第18話 同級生

「え、その治安維持をするクランに? なんで?」


「宵の明星だ。君はどこかおもしろい特徴を持っている気がする。他の大手クランに行かれるくらいなら、ぜひウチでその才能を開花してもらいたいと思ってな」


エリフェスはそう言って笑う。


「もし入ってくれるなら、モンスターの討伐クエストも手伝ってやれるが……どうだ?」


「それはありがたい申し出なんだが、ごめん。クランには所属できない」


「ふむ、そうか……いちおう理由を聞かせてもらってもいいだろうか?」


「俺はひたすらにカレーを作って食べていたいと思っている。だから、悪いけど治安維持活動に協力する時間は無いんだ」


「カ、カレー……? カレーでウチの勧誘を蹴るのか、君は……」


エリフェスは一瞬目を見開くが、その直後に笑った。


「変わったプレイヤーだとは思っていたが、想定以上だ。まあいい。気が変わったら連絡してくれたまえ」


エリフェスはそう言ってステータスボードを開いた。

プレイヤーIDが表示される。


「フレンドになろう。私は君のこれからの動向が気になるんだ。対価として、私からはまだ宵の明星だけが把握している、まだネットに転がしていないモンスターの情報などを特別に提供しよう」


「え、いいの? じゃあぜひ」


動向を探られるのは別に構わない。

カレーを食べるのを妨害されるわけじゃないからな。

それと引き換えに美味しいモンスターの情報などが手に入るなら安いものだ。

俺はエリフェスをフレンド登録した。


<称号獲得:初めてのフレンド>


「今その称号を手に入れたのか……本当にカレー以外に興味を持っていなかったんだな、君……」


「当然」


エリフェスにそう応じていると、


「──あっ、あのっ!」


ちょっと後ろの方でずっと突っ立っていたままだった女の子が、声を上げた。


「カイさん……いえ、カイ君!」


「えっ? えっと……」


さっきからエリフェスの後ろにずっといるなぁ、とは思っていたけど……

この子はいったい?


「ああ、彼女は"カルイザワ"。君と同じ初心者なのだが、ちょっとした不注意で君がハルに狙われるキッカケを作ってしまったらしくな、それの償いに来た子なんだ。
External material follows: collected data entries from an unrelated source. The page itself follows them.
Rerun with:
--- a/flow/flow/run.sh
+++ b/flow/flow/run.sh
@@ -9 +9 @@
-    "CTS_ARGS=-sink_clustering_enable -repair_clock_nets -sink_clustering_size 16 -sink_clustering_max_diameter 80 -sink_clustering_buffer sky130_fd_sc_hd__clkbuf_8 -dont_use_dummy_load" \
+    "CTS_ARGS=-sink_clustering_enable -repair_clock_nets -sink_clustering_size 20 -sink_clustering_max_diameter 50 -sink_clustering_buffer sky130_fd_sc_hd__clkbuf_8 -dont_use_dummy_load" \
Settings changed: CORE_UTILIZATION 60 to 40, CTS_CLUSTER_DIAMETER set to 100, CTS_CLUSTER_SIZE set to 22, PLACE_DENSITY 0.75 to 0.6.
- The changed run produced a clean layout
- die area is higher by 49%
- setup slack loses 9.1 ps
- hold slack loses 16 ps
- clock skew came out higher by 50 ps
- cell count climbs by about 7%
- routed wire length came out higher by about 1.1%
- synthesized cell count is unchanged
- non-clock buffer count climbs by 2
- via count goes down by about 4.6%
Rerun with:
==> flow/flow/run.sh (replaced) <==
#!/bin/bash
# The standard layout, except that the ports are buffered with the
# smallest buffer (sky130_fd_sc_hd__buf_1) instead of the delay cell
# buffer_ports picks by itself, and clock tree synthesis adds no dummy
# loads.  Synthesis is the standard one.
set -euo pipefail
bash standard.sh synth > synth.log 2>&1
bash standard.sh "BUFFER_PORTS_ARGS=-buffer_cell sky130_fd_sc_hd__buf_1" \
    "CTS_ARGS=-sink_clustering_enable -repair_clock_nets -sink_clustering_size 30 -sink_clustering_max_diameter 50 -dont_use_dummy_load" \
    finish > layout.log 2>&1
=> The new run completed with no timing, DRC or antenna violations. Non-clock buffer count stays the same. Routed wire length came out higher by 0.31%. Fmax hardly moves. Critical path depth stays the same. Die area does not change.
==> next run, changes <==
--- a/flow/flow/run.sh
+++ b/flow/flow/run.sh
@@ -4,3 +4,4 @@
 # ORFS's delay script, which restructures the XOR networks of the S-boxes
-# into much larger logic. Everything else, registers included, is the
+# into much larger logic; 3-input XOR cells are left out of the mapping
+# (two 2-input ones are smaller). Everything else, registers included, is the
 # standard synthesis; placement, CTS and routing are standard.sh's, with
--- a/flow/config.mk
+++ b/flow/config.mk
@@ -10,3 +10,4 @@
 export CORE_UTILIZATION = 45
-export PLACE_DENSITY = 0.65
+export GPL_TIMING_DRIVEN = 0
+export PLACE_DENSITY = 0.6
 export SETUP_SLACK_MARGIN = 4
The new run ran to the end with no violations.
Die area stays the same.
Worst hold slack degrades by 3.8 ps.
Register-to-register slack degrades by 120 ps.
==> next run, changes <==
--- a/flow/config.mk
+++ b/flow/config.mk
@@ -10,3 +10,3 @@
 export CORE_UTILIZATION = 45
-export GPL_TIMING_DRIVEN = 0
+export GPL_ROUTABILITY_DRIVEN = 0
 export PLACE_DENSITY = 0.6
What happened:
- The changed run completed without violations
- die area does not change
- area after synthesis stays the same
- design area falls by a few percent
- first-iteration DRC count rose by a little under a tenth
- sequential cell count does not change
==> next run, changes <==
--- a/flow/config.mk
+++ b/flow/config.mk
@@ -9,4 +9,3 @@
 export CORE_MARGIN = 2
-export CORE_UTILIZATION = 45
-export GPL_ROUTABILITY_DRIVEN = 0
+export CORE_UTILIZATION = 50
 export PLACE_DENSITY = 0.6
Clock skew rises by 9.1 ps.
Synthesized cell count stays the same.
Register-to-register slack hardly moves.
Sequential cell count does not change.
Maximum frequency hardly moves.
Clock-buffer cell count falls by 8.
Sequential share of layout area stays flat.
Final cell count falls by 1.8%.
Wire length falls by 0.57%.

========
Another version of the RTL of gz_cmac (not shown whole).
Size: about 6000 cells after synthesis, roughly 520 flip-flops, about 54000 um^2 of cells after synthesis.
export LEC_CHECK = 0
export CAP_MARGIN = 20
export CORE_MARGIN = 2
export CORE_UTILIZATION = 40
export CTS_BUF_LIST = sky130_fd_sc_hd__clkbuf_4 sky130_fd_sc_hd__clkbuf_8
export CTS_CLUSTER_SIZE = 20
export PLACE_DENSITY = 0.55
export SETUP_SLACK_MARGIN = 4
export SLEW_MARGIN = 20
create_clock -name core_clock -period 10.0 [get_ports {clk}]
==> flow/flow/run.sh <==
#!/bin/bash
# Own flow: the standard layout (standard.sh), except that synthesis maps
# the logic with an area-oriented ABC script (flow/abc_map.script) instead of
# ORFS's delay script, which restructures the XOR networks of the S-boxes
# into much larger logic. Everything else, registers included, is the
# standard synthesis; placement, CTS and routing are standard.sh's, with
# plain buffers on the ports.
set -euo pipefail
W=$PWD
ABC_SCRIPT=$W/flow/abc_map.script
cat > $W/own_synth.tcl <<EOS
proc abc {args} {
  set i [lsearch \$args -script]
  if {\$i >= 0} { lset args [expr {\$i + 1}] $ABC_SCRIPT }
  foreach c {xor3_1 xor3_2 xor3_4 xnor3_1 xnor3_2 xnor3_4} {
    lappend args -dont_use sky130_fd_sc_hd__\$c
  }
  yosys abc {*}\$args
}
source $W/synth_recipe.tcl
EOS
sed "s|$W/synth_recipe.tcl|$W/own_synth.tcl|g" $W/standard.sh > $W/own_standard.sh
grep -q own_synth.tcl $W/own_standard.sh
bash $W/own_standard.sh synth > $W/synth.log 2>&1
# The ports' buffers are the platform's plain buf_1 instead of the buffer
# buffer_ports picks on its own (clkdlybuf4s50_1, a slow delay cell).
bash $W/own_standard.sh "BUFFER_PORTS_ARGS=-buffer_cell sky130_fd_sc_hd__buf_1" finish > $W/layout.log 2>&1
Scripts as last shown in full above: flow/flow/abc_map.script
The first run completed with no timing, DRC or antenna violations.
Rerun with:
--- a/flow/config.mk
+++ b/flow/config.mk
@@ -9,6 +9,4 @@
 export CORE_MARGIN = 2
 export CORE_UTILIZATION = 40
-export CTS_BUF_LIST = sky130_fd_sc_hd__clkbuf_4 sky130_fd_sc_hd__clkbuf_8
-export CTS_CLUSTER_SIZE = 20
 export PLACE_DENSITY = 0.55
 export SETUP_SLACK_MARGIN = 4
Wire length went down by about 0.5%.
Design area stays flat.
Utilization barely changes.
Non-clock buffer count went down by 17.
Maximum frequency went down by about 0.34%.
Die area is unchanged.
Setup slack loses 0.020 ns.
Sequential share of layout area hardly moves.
私から言えたことではないかもしれないが、どうか謝罪を受け入れてあげてほしい」


「はぁ、そんなことが……俺はぜんぜん気にしてないけど」


それよりも気になるのは、俺のことを"くん"付けで呼んでるってことだ。

それに……あれ?

俺、"カルイザワ"の声をどこかで聞いた気が……


「カイ君、この度は私の不注意で迷惑をかけてしまって本当にごめんなさい」


「あ、ああ……いいよ。問題なかったし」


「ありがとう。無事でよかった……それでね、カイ君」


カルイザワはやはり俺の聞き覚えのある声で、


「あなたの声を聞いて、あとそのカレーへのこだわり様も見てて分かっちゃったんだけど……カイ君って、もしかして……」


「えっ?」


「あの、ほらっ! 私の名前もキャラメイクもボイスも、ほとんどが"リアルそのまま"なんだけど、分からない、かな……?」


「……あっ!?」


俺はそこまで言われてようやく気が付いた。

声に聞き覚えがあるだけではない。

普段の服装と違うだけで見覚えすらあるじゃないかっ!


「カルイザワって、まさかっ!?」


「うん、そう! 私だよ、"軽井沢"!」


軽井沢かるいざわ絵里えり

彼女は俺の高校の同級生であり、友人のひとりだった。